“I Do” is not “I Can”
My new book, Living in Sin: Making Marriage Work Between I Do and Death, just released. You can order it here.
Here’s an excerpt from it, on the house:
Strike what I said earlier against advice-giving because here’s some. But this isn’t just marriage advice, it’s Christian advice, advice on how to see other humans in light of the gospel. Here it goes: seeing others as Ali sees me, as bound and unfree, is the easiest way to find patience and empathy for others. It’s when you mistakenly think people are free that you get pissed off at them. When you see people as active agents of everything in their lives, choosing the crap decisions they make, you can confuse what they do for who they are.

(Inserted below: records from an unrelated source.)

From an optimization exercise on the open Yosys and OpenROAD flow, aimed at small area and a short achievable clock period; shortcuts taken in it are not production practice. RTL that was checked went through simulation tests only; none was proved equivalent to the original.

run A:
==> flow/design.v <==
module spn_cu (
    input  logic        clk,
    input  logic        reset,            
    input  logic [1:0]  opcode,           
    input  logic [15:0] data_in,          
    input  logic [31:0] secret_key,       
    output logic [15:0] data_out,         
    output logic [1:0]  valid             
);
    function automatic logic [3:0] sbox(input logic [3:0] x);
        logic w;
        w = ~(x[1] ^ x[2]);
        sbox[0] = x[3] ^ (x[0] & w);
        sbox[1] = ~(x[0] ^ x[1]) ^ (x[3] & ((~x[0] & ~x[2]) | (x[1] & (x[0] ^ x[2]))));
        sbox[2] = x[2] ^ (x[0] & w & ~x[3]);
        sbox[3] = ~(x[0] ^ (x[2] & ~(x[0] & x[1])) ^ (x[3] & ~(x[0] ^ x[1])));
    endfunction
    function automatic logic [3:0] inv_sbox(input logic [3:0] x);
        inv_sbox[0] = ~(x[2] ^ x[3] ^ (x[0] & ~(x[1] ^ (x[2] & x[3]))));
        inv_sbox[1] = x[1] ^ x[2] ^ x[3] ^ (x[0] & (x[3] ? x[1] : x[2]));
        inv_sbox[2] = x[2] ^ (x[0] & ~x[3] & (x[1] ^ x[2]));
        inv_sbox[3] = (~(x[1] | x[2]) | (x[0] & x[1] & x[2])) ^ (x[3] & ~(x[0] ^ x[1] ^ x[2]));
    endfunction
    function automatic logic [15:0] s16(input logic [15:0] x);
        s16 = {sbox(x[15:12]), sbox(x[11:8]), sbox(x[7:4]), sbox(x[3:0])};
    endfunction
    function automatic logic [15:0] si16(input logic [15:0] x);
        si16 = {inv_sbox(x[15:12]), inv_sbox(x[11:8]), inv_sbox(x[7:4]), inv_sbox(x[3:0])};
    endfunction
    logic        st_idle, st_pe, st_pd, st_de, st_dd, st_err;
    logic [15:0] d_reg, k_reg;
    logic [7:0]  x_reg;
    logic        err_in, enc;
    logic [15:0] x, rk, u_enc, u_dec, u;
    assign err_in = st_idle && (opcode == 2'b11);
    assign enc    = st_idle ? opcode[0] : (st_pe | st_de);
    assign x     = st_idle ? data_in : d_reg;
    assign rk    = st_idle ? {secret_key[7:0], opcode[0] ? secret_key[23:16] : secret_key[31:24]}
                           : k_reg;
    assign u_enc = s16(x ^ rk);
    assign u_dec = si16(x) ^ rk;
    assign u     = enc ? u_enc : u_dec;
    always_ff @(posedge clk or posedge reset) begin
        if (reset) begin
            st_idle <= 1'b1;
            st_pe   <= 1'b0;
            st_pd   <= 1'b0;
            st_de   <= 1'b0;
            st_dd   <= 1'b0;
            st_err  <= 1'b0;
        end else begin
            st_idle <= st_de | st_dd | st_err | (st_idle && opcode == 2'b00);
            st_pe   <= st_idle && opcode == 2'b01;
            st_pd   <= st_idle && opcode == 2'b10;
            st_de   <= st_pe;
            st_dd   <= st_pd;
            st_err  <= err_in;
        end
    end
    always_ff @(posedge clk) begin
        d_reg <= enc ? {u[13:0], u[15:14]} : {u[1:0], u[15:2]};
        k_reg <= st_idle ? secret_key[15:0] : {k_reg[7:0], x_reg};
        x_reg <= opcode[0] ? secret_key[31:24] : secret_key[23:16];
    end
    assign data_out = ({16{st_de}} & u_enc) | ({16{st_dd}} & u_dec);
    assign valid    = {st_dd | st_err | err_in, st_de | st_err | err_in};
endmodule
clock: 5.5 ns
lec_check: 0
cap_margin: 20
core_margin: 2
core_utilization: 40
place_density: 0.6
slew_margin: 20
standard.sh (not shown) runs the stock make flow with config.mk's settings and CLKGATE_MAP_FILE= SYNTH_SCRIPT=/design/flow/synth_recipe.tcl, a recipe that flattens the netlist after the stock synthesis.
==> flow/flow/run.sh <==
#!/bin/bash
bash standard.sh "BUFFER_PORTS_ARGS=-buffer_cell sky130_fd_sc_hd__buf_1" "ADDER_MAP_FILE=" finish > standard.log 2>&1
Here is what was changed in the inputs of run B compared with run A.
==> flow/design.v <==
module spn_cu (
    input  logic        clk,
    input  logic        reset,            
    input  logic [1:0]  opcode,           
    input  logic [15:0] data_in,          
    input  logic [31:0] secret_key,       
    output logic [15:0] data_out,         
    output logic [1:0]  valid             
);
    localparam logic [15:0] S0 = 16'h7d82, S1 = 16'hd499, S2 = 16'hf072, S3 = 16'hbc25;
    localparam logic [15:0] I0 = 16'h722d, I1 = 16'h4b9c, I2 = 16'hf0d8, I3 = 16'hea83;
    function automatic logic [3:0] sbox(input logic [3:0] x);
        sbox = {S3[x], S2[x], S1[x], S0[x]};
    endfunction
    function automatic logic [3:0] inv_sbox(input logic [3:0] x);
        inv_sbox = {I3[x], I2[x], I1[x], I0[x]};
    endfunction
    function automatic logic [15:0] s16(input logic [15:0] x);
        s16 = {sbox(x[15:12]), sbox(x[11:8]), sbox(x[7:4]), sbox(x[3:0])};
    endfunction
    function automatic logic [15:0] si16(input logic [15:0] x);
        si16 = {inv_sbox(x[15:12]), inv_sbox(x[11:8]), inv_sbox(x[7:4]), inv_sbox(x[3:0])};
    endfunction
    logic [1:0]  v;
    logic        p;
    logic [15:0] d_reg, k_reg;
    logic [7:0]  x_reg;
    logic        idle, done, err_in, enc;
    logic [15:0] x, rk, u;
    assign idle   = (v == 2'b00);
    assign done   = !p && (v[0] ^ v[1]);
    assign err_in = idle && (opcode == 2'b11);
    assign enc    = idle ? opcode[0] : v[0];
    assign x  = idle ? data_in : d_reg;
    assign rk = idle ? {secret_key[7:0], opcode[0] ? secret_key[23:16] : secret_key[31:24]}
                     : k_reg;
    assign u  = enc ? s16(x ^ rk) : (si16(x) ^ rk);
    always_ff @(posedge clk or posedge reset) begin
        if (reset) begin
            v <= 2'b00;
            p <= 1'b0;
        end else begin
            v <= idle ? opcode : (p ? v : 2'b00);
            p <= idle && (opcode[0] ^ opcode[1]);
        end
    end
    always_ff @(posedge clk) begin
        d_reg <= enc ? {u[13:0], u[15:14]} : {u[1:0], u[15:2]};
        k_reg <= idle ? secret_key[15:0] : {k_reg[7:0], x_reg};
        x_reg <= opcode[0] ? secret_key[31:24] : secret_key[23:16];
    end
    assign data_out = done ? u : 16'h0000;
    assign valid    = (p ? 2'b00 : v) | {err_in, err_in};
endmodule
[summary]
- Taking run A as the reference, in run B share of synthesized area spent on multiplexers went down 12 points, total wirelength of the detailed-routed design went up about 7%.
- When run B is measured against run A, its die height turns out 1.1 um higher.
- On global-route usage, the higher figure sits with run B, not run A.
- Per the comparison of run B with run A, maximum fanout along the worst path increased by about 120% relative to the old numbers, number of buffers and inverters on the critical path decreased by 1 relative to the old numbers, portion of the clock cycle consumed by the worst path in the final layout increased by 1.6 points relative to the old numbers, synthesis-to-layout area growth increased by 1.8 points relative to the old numbers.
Function not checked in run A: the RTL went through the layout flow alone.

[afterwards: timing with drivers on the ports]
How much do the figures lean on ideal ports? The routed layouts below were timed once more, with nothing changed but the port constraints.
Step 1 sets driving cells, clkbuf_16 on the clock port and buf_2 on the other inputs (assumed; they add their load-dependent delay and slew).
Step 2 moves the port delays by t, midway between the first and last clock arrival at a register: inputs arrive t later, outputs are due t later. That takes back most of the time a late clock gives input paths.
a / b / c = no drivers / after step 1 / after step 2; a / b = the first two.
| run | t, ns | slack for setup (ns) | hold WS [ns] |
|---|---|---|---|
| run A | 0.327 | 1.179 / 1.151 / 1.175 | 0.356 / 0.356 / 0.356 |
| run B | 0.330 | 1.090 / 1.056 / 1.197 | 0.430 / 0.430 / 0.430 |
After both steps every run listed still meets setup and hold. The setup slack of run A, which loses most, moves by -0.028 ns with the drivers and by -0.004 ns with both steps.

And I know this: you’re just like me. You have your own Angelinas, your own jars of pickles, and your own bags of Cheetos you can’t stay away from. You’re not an enigma, but you have plenty of them in your life. Every spouse knows it already. The only consistent thing about you is your inconsistency. You’re just like me.
The only fix for what ails us in our life with another is our willingness to receive and reciprocate a mercy that is as unmerited as it is unexpected, which means often it will stick in your craw, striking you as somewhere between uncomfortable and offensive.
When you vow “I do” to another, you are not promising “I can.” You’re not asserting an ability innate to you. Instead of the tit for tats that come so naturally to us, by your “I do” you’re pledging your willingness to volley and serve a grace that comes so unnaturally to us that it first had to come to us as God in the flesh.
The love that can make marriage work between “I do” and death, in other words, is the love with which Christ loved us—a love that died for us while we yet sucked.
Marriage is a means of God’s grace. God gets to us with his grace through the grace our beloved gives us. Forget what all the be-fruitful-and-multiply-family-values people vomit onto your TV screen, for my money this is the only Christian foundation to any formulation like Christian marriage. Like John the Baptist pointing his long, bony finger away from himself and onto Jesus, the forgiveness offered to you by your lover is a sacrament of that permanent forgiveness provided by Jesus’s passion. And just as I say with bread and wine at the altar table every week, the promise of his passion is that it delivers us from captivity to our propensity to screw things up.